-- Input data follows --

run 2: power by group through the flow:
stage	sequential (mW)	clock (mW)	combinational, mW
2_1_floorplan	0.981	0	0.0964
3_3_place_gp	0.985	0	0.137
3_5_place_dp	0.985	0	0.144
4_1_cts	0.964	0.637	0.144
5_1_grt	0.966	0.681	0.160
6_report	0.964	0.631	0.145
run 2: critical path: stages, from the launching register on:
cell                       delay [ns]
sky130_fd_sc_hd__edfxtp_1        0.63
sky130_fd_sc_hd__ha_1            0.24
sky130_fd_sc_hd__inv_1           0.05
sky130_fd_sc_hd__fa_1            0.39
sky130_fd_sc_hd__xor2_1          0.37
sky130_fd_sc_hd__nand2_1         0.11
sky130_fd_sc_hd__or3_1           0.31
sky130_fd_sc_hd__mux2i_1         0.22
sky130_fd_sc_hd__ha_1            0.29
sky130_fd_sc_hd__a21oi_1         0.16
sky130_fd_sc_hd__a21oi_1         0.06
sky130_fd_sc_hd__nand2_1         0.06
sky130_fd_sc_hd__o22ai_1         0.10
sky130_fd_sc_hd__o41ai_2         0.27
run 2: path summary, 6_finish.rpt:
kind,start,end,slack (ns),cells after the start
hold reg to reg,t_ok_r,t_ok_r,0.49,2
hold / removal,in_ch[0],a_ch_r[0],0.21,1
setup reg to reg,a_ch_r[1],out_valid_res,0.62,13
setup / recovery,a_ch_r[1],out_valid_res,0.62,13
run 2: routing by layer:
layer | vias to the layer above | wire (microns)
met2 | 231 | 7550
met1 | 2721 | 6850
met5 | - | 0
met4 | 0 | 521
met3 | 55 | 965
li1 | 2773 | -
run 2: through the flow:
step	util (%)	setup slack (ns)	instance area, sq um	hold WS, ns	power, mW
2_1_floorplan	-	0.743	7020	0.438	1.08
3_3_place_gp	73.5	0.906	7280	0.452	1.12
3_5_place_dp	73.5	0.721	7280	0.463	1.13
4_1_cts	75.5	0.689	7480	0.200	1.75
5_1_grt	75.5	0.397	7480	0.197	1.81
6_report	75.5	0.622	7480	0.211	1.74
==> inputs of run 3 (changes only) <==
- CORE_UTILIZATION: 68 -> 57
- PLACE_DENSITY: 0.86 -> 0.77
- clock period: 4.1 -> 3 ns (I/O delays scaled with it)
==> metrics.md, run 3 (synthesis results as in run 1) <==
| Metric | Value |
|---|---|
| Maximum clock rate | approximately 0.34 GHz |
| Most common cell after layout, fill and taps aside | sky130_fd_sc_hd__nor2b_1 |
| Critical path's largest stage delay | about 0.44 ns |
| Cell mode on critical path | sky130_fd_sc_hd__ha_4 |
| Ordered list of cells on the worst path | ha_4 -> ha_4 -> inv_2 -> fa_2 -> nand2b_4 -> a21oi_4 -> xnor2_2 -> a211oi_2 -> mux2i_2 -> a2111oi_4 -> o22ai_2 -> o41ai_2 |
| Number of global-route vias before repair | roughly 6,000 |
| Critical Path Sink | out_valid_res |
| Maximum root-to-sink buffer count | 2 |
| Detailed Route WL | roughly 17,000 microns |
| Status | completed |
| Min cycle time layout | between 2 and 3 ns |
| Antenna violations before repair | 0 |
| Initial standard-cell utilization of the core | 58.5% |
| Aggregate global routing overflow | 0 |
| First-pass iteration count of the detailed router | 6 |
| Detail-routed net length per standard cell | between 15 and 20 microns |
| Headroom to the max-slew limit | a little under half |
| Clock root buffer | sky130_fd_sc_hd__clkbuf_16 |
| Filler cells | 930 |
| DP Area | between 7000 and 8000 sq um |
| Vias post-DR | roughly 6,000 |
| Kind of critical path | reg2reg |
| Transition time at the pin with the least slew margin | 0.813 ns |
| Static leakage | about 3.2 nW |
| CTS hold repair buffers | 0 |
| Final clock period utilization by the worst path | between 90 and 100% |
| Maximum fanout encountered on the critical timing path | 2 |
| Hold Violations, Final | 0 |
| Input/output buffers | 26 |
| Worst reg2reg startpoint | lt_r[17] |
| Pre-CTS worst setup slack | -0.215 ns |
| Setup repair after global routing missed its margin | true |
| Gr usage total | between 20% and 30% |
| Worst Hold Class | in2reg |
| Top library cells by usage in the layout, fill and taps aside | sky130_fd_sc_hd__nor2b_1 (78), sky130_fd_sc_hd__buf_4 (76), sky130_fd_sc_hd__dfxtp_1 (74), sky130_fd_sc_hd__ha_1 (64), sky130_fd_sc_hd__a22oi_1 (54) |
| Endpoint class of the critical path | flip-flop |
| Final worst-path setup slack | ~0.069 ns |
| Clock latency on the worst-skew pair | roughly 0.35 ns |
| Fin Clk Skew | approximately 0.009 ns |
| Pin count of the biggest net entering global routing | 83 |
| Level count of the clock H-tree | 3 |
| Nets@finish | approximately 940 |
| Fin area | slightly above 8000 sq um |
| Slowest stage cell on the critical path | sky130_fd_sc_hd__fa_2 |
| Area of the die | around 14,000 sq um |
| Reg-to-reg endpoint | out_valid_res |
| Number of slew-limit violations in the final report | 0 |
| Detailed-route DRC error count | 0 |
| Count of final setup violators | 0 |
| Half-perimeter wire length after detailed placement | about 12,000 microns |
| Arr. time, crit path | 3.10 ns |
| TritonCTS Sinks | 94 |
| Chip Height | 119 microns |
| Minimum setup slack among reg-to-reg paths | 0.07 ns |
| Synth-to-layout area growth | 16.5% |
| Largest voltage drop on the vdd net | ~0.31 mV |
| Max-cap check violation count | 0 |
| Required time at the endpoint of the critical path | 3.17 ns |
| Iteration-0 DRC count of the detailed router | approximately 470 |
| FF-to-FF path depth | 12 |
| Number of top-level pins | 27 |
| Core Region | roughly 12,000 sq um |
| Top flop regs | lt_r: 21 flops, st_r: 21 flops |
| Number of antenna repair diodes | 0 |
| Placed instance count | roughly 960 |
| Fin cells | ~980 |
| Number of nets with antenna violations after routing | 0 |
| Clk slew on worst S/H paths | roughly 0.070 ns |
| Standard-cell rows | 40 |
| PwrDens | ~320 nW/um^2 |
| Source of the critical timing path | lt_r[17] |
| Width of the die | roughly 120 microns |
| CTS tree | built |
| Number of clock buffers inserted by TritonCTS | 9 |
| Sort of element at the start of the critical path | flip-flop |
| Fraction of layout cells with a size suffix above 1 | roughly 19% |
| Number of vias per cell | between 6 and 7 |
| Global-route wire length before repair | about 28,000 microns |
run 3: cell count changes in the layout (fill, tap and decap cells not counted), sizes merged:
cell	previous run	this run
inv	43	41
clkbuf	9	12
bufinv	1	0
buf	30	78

-- Input data concluded --
-- Input data follows --

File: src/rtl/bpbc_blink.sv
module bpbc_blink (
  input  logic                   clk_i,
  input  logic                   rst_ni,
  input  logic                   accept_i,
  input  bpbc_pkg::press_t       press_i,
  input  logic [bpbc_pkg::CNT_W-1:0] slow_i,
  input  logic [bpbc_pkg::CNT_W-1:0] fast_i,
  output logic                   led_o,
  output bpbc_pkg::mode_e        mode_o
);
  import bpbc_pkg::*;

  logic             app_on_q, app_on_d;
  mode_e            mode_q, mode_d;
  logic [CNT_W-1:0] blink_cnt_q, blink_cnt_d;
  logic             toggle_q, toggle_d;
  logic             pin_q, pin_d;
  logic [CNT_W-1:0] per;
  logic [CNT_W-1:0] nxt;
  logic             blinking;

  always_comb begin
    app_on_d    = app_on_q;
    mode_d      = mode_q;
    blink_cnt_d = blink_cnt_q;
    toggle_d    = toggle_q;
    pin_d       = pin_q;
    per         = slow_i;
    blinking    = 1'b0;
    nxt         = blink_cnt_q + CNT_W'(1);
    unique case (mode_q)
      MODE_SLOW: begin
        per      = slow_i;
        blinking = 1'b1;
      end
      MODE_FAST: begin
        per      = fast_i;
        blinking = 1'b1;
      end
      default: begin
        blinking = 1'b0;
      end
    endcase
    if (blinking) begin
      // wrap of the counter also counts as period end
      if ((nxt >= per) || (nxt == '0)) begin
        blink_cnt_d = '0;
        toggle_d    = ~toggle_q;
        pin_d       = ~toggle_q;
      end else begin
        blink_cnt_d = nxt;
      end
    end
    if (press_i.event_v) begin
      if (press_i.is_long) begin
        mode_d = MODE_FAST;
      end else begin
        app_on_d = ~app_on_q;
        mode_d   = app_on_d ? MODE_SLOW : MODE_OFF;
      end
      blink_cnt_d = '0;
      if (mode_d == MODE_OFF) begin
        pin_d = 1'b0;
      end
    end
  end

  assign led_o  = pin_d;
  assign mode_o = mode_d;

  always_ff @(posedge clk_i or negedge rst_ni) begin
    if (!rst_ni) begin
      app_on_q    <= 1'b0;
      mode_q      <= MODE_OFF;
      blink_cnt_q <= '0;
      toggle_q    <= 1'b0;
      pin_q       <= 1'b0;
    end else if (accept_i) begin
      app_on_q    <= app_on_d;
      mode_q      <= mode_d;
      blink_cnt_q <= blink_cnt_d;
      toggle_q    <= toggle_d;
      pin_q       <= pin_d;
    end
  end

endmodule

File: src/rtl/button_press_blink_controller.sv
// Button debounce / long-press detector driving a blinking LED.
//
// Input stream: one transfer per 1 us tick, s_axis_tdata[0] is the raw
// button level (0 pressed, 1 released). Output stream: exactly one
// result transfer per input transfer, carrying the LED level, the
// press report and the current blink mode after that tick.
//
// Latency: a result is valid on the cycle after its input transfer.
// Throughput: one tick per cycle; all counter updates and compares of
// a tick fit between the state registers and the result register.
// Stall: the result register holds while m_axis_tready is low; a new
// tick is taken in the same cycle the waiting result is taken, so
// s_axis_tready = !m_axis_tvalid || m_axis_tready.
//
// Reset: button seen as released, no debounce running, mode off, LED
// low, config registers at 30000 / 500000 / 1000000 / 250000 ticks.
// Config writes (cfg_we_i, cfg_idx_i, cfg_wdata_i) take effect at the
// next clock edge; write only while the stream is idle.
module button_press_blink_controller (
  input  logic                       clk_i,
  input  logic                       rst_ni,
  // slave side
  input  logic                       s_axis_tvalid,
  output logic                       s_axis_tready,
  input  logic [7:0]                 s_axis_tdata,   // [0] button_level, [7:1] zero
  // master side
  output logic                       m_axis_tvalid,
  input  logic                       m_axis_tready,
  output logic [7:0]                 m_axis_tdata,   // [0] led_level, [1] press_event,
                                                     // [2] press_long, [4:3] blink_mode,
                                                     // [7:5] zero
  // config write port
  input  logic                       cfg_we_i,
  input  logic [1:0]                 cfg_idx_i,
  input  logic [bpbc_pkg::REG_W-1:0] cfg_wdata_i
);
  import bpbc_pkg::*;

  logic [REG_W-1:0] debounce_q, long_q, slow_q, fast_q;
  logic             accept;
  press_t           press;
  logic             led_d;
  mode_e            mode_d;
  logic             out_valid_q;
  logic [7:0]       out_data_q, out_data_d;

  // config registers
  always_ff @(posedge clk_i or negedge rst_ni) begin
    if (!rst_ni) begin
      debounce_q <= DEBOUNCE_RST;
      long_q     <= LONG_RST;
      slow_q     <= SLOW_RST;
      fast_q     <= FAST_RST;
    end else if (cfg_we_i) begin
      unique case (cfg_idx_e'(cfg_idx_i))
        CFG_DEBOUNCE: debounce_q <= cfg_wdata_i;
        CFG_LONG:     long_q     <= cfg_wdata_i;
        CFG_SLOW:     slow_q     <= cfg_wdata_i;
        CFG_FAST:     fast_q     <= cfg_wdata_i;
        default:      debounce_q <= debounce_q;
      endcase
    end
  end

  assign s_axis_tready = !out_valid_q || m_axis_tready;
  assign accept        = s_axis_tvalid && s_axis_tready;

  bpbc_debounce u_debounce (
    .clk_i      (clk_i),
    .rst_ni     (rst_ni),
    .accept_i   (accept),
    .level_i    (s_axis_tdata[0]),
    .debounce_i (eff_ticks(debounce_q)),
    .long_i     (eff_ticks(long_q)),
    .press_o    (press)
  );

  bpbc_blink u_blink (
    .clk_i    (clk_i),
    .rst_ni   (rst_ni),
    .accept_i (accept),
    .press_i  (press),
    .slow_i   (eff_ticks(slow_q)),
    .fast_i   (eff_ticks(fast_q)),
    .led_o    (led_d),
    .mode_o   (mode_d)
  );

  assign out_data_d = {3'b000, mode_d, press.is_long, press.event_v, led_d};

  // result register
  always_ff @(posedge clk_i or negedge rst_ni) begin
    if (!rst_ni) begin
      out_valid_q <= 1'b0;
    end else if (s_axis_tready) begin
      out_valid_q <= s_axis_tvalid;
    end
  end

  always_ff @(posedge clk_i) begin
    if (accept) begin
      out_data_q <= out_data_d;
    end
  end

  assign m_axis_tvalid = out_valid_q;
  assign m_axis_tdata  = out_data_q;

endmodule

-- Input data concluded --

■ Work required: From the entries, copy every line in which the word "limit" occurs.

■ Output for this exercise:
| Headroom to the max-slew limit | a little under half |
| Number of slew-limit violations in the final report | 0 |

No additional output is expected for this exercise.